TASK INSTRUCTIONS | Look for the word "command" in the data below, and copy every line that holds it.

Records excerpted from a collection
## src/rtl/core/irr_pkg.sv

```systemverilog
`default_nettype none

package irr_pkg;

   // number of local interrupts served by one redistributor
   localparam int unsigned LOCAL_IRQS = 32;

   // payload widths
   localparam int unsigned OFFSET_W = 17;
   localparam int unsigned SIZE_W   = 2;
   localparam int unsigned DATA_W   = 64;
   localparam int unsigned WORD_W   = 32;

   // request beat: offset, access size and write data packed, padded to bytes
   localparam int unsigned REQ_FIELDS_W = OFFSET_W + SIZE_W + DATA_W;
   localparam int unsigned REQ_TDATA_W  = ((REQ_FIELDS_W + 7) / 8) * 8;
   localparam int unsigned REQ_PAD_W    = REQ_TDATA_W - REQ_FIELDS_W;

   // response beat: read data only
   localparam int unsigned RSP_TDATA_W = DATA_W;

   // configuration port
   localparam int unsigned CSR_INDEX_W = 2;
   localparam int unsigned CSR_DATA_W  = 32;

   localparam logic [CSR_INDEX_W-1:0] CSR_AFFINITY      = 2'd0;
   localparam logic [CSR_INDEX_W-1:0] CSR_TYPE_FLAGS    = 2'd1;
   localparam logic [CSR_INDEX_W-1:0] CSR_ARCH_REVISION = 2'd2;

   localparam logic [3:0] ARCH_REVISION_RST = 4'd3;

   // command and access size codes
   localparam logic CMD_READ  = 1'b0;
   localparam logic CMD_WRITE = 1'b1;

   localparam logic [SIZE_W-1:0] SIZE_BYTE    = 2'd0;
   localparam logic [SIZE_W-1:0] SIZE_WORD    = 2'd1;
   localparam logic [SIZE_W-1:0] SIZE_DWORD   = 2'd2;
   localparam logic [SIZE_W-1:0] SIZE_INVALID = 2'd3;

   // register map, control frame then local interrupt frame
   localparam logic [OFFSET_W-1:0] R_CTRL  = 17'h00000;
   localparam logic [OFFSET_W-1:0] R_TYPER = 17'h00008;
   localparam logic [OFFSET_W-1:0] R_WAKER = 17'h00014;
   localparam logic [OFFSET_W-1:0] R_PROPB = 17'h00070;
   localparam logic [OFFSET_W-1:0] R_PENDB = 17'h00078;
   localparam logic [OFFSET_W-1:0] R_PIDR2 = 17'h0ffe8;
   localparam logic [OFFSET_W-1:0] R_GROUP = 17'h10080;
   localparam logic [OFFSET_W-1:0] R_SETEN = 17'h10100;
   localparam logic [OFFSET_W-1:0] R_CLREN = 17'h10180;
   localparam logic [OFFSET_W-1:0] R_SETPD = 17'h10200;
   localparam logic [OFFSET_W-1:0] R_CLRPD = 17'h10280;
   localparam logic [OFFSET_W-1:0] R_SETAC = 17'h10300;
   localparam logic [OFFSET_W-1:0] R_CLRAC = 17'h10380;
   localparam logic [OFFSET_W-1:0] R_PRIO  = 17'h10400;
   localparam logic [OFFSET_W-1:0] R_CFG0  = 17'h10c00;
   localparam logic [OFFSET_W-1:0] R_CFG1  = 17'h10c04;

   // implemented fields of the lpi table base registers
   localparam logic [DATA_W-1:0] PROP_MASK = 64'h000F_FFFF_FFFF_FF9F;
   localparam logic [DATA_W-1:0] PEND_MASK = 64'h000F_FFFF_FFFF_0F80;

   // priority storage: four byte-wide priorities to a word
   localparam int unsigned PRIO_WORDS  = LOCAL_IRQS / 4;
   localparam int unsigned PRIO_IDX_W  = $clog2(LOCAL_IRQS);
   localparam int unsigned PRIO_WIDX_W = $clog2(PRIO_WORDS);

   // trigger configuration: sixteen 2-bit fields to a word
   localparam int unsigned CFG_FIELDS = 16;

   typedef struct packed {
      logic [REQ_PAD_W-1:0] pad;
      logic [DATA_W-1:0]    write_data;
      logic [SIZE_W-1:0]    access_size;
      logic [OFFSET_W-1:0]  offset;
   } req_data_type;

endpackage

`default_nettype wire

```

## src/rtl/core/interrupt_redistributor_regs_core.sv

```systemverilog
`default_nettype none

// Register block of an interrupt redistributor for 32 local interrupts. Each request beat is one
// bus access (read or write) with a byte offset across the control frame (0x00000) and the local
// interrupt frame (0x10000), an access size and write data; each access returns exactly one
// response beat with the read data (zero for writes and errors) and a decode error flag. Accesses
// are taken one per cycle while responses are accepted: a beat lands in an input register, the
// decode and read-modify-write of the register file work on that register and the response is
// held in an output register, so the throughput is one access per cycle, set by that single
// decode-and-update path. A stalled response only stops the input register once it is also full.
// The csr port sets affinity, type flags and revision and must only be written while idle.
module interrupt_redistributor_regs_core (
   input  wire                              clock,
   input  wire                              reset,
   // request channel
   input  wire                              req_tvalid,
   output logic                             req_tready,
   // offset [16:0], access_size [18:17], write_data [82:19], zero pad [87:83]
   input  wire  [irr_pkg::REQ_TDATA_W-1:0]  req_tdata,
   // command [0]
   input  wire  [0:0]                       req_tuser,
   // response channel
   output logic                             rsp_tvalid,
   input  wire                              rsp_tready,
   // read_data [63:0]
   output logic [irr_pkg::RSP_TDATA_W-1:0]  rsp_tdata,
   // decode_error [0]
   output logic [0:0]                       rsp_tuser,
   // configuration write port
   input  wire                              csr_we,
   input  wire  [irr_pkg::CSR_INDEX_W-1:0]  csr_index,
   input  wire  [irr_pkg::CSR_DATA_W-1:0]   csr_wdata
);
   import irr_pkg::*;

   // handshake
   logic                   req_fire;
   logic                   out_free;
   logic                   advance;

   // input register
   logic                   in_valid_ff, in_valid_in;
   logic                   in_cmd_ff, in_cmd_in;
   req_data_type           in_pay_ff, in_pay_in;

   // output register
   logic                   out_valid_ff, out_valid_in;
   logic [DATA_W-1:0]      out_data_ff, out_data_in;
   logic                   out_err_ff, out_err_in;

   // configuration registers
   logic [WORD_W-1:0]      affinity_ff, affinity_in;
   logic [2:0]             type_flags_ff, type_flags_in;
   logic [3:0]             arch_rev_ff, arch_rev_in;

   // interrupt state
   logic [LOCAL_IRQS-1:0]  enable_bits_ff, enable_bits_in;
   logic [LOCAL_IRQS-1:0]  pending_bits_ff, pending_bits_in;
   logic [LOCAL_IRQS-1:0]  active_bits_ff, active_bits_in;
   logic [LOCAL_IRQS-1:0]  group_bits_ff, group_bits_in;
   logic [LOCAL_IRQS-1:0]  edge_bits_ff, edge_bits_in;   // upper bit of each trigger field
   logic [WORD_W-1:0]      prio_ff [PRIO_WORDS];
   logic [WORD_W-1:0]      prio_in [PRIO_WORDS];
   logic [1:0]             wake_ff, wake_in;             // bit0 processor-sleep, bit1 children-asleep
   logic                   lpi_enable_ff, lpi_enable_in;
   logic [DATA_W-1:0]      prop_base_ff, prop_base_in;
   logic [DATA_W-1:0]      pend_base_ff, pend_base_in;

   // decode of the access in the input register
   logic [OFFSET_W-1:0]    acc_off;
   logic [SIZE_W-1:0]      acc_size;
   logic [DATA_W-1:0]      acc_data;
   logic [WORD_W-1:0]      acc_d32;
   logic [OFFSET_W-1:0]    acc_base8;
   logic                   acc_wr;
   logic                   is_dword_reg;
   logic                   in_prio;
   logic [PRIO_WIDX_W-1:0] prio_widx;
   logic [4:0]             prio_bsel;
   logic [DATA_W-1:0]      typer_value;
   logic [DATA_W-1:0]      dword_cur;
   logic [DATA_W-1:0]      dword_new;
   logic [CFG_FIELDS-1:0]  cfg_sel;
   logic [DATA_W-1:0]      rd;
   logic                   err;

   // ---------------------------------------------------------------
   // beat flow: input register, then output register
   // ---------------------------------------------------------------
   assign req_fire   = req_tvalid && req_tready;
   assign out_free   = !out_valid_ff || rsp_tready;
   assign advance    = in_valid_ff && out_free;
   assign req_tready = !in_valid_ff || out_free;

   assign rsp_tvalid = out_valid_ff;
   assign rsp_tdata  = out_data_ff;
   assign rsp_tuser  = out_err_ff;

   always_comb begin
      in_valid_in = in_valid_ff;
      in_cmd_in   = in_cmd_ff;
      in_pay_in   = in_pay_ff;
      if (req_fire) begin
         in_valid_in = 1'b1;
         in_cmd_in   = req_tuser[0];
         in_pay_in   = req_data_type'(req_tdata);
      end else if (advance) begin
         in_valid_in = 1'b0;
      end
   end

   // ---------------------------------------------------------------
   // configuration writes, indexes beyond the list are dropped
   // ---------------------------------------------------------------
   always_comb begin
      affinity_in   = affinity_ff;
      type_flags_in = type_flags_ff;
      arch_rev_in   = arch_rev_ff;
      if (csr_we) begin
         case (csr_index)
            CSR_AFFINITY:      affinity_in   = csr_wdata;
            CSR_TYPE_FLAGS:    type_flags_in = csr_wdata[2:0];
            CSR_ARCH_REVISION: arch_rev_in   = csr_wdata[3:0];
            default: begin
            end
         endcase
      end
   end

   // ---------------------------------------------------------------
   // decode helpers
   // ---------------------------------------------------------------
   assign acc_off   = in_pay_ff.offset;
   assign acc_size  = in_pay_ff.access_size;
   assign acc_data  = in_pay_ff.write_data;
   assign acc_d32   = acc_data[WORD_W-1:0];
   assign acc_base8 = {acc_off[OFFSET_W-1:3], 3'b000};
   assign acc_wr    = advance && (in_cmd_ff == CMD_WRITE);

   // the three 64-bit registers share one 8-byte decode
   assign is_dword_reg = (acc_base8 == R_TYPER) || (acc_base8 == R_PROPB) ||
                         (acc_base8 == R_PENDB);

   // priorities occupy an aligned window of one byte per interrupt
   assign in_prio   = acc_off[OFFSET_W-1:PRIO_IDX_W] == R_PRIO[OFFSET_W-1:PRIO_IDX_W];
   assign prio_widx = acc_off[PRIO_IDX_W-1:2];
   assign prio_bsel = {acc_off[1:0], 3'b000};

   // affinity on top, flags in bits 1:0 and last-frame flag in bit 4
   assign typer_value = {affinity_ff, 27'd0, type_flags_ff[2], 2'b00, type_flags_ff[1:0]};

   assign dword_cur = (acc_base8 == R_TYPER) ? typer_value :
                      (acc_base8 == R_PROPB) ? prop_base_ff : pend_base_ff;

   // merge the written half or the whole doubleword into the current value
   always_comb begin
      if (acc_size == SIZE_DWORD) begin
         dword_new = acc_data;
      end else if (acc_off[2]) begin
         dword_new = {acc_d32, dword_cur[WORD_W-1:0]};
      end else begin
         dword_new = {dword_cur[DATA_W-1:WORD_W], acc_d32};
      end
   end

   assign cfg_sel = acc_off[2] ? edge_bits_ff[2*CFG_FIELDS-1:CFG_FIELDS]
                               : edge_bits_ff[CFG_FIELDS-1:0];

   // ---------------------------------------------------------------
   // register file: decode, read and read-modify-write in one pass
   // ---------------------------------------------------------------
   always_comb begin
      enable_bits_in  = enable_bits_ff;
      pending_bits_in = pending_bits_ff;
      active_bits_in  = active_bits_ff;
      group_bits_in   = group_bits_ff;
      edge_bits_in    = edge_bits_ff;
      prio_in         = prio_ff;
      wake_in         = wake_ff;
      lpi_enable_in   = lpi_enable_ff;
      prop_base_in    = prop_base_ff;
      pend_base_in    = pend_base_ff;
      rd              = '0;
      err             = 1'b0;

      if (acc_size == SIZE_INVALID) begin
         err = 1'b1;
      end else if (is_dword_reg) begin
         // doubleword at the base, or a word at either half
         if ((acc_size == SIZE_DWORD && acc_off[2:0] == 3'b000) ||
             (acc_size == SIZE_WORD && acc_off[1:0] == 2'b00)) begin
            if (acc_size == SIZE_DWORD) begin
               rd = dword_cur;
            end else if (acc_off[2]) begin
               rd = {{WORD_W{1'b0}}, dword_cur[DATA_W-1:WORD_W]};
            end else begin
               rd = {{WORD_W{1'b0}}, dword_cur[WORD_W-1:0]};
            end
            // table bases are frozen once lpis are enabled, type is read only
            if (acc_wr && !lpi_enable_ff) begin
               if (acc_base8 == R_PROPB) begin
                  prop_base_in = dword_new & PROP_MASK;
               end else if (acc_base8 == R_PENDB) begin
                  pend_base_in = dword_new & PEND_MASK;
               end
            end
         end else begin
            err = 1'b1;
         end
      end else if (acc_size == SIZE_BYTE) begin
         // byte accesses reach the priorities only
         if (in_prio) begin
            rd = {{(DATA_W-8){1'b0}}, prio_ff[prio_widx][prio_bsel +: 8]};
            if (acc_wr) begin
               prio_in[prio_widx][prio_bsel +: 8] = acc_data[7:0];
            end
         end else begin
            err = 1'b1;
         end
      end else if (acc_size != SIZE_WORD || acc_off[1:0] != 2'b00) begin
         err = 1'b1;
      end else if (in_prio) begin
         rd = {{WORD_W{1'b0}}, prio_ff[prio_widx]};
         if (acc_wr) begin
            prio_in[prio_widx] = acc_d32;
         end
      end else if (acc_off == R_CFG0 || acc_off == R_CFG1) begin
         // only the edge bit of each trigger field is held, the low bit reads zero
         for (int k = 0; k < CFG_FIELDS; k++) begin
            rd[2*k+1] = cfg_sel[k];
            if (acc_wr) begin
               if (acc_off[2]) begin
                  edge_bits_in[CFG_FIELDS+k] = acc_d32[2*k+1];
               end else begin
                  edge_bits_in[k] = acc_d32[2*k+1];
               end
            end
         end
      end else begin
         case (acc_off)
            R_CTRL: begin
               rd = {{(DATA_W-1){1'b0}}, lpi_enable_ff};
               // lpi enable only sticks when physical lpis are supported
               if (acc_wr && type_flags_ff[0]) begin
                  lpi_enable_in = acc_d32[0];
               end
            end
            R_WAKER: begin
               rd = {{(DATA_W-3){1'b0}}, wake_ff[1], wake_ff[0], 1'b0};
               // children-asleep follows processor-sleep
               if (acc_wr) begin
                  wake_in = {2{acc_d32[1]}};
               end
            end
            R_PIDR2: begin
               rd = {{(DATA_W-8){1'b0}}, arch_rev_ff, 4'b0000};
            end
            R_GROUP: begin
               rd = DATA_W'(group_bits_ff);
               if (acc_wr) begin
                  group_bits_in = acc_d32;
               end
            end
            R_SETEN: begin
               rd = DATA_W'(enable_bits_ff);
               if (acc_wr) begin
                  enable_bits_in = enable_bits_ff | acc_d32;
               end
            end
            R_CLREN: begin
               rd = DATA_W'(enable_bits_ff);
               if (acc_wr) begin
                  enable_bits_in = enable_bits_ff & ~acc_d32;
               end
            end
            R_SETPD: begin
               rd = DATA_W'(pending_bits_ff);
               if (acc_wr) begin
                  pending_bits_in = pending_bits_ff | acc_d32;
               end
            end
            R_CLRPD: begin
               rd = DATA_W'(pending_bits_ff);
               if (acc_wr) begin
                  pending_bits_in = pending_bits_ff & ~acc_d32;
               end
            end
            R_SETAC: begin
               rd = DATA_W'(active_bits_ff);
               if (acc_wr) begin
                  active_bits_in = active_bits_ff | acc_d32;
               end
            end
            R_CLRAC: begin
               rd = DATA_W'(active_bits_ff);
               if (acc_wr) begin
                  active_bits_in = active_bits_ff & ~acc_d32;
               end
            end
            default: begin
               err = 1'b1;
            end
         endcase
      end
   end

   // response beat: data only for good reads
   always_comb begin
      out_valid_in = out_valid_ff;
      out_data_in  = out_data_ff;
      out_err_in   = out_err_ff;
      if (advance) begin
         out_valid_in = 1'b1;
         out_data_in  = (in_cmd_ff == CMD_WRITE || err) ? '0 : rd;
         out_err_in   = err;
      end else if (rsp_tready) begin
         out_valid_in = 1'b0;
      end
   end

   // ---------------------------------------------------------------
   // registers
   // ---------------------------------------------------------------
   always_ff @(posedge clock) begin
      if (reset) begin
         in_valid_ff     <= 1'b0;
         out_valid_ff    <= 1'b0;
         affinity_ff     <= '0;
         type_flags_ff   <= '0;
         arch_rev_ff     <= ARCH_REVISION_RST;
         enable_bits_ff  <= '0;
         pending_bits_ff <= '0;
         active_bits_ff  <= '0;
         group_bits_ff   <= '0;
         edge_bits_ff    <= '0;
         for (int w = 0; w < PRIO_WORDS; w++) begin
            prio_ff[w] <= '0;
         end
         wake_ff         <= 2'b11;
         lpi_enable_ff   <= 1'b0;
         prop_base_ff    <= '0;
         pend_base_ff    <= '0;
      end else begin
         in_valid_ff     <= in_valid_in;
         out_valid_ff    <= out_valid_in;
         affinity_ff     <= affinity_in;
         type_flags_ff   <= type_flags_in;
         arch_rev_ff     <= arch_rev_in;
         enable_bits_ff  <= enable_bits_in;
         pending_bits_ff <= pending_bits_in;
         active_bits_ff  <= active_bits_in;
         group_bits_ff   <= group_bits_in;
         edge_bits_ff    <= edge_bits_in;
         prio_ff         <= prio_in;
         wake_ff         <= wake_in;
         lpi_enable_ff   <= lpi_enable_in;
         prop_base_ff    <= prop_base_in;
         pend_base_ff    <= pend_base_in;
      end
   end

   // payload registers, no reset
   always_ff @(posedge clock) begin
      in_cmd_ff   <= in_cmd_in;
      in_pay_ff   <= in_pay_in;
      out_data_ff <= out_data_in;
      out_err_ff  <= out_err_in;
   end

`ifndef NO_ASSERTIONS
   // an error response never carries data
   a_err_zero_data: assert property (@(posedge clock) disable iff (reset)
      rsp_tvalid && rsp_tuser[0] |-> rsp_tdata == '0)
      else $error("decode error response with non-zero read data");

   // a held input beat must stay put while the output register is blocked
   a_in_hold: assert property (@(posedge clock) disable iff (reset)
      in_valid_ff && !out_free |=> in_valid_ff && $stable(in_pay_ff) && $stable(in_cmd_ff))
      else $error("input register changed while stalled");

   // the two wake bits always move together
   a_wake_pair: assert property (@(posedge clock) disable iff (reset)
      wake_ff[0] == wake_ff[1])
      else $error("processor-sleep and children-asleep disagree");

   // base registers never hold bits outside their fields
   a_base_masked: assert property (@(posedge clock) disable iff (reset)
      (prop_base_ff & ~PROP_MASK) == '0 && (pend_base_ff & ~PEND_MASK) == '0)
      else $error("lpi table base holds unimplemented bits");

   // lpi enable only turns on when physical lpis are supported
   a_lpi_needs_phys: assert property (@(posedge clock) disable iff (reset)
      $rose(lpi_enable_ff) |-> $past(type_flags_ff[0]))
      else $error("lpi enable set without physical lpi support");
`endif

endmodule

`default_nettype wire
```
==
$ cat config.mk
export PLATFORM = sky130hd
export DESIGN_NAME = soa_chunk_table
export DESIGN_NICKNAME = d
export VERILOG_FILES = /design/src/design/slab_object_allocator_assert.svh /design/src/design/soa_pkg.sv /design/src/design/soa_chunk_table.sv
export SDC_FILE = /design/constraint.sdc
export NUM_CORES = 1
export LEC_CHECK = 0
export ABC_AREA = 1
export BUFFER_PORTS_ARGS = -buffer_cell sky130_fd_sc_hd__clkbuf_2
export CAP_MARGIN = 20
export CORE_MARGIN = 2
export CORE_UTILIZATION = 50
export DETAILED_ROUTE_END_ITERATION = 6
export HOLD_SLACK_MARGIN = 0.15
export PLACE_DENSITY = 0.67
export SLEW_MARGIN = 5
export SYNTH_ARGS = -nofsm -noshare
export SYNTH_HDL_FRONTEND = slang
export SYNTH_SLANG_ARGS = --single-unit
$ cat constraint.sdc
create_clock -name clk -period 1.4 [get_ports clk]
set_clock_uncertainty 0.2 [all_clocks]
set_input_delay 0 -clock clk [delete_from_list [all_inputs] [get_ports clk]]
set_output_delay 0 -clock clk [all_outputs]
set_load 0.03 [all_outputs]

SOLUTION TO THIS EXERCISE |
   // command and access size codes
   // command [0]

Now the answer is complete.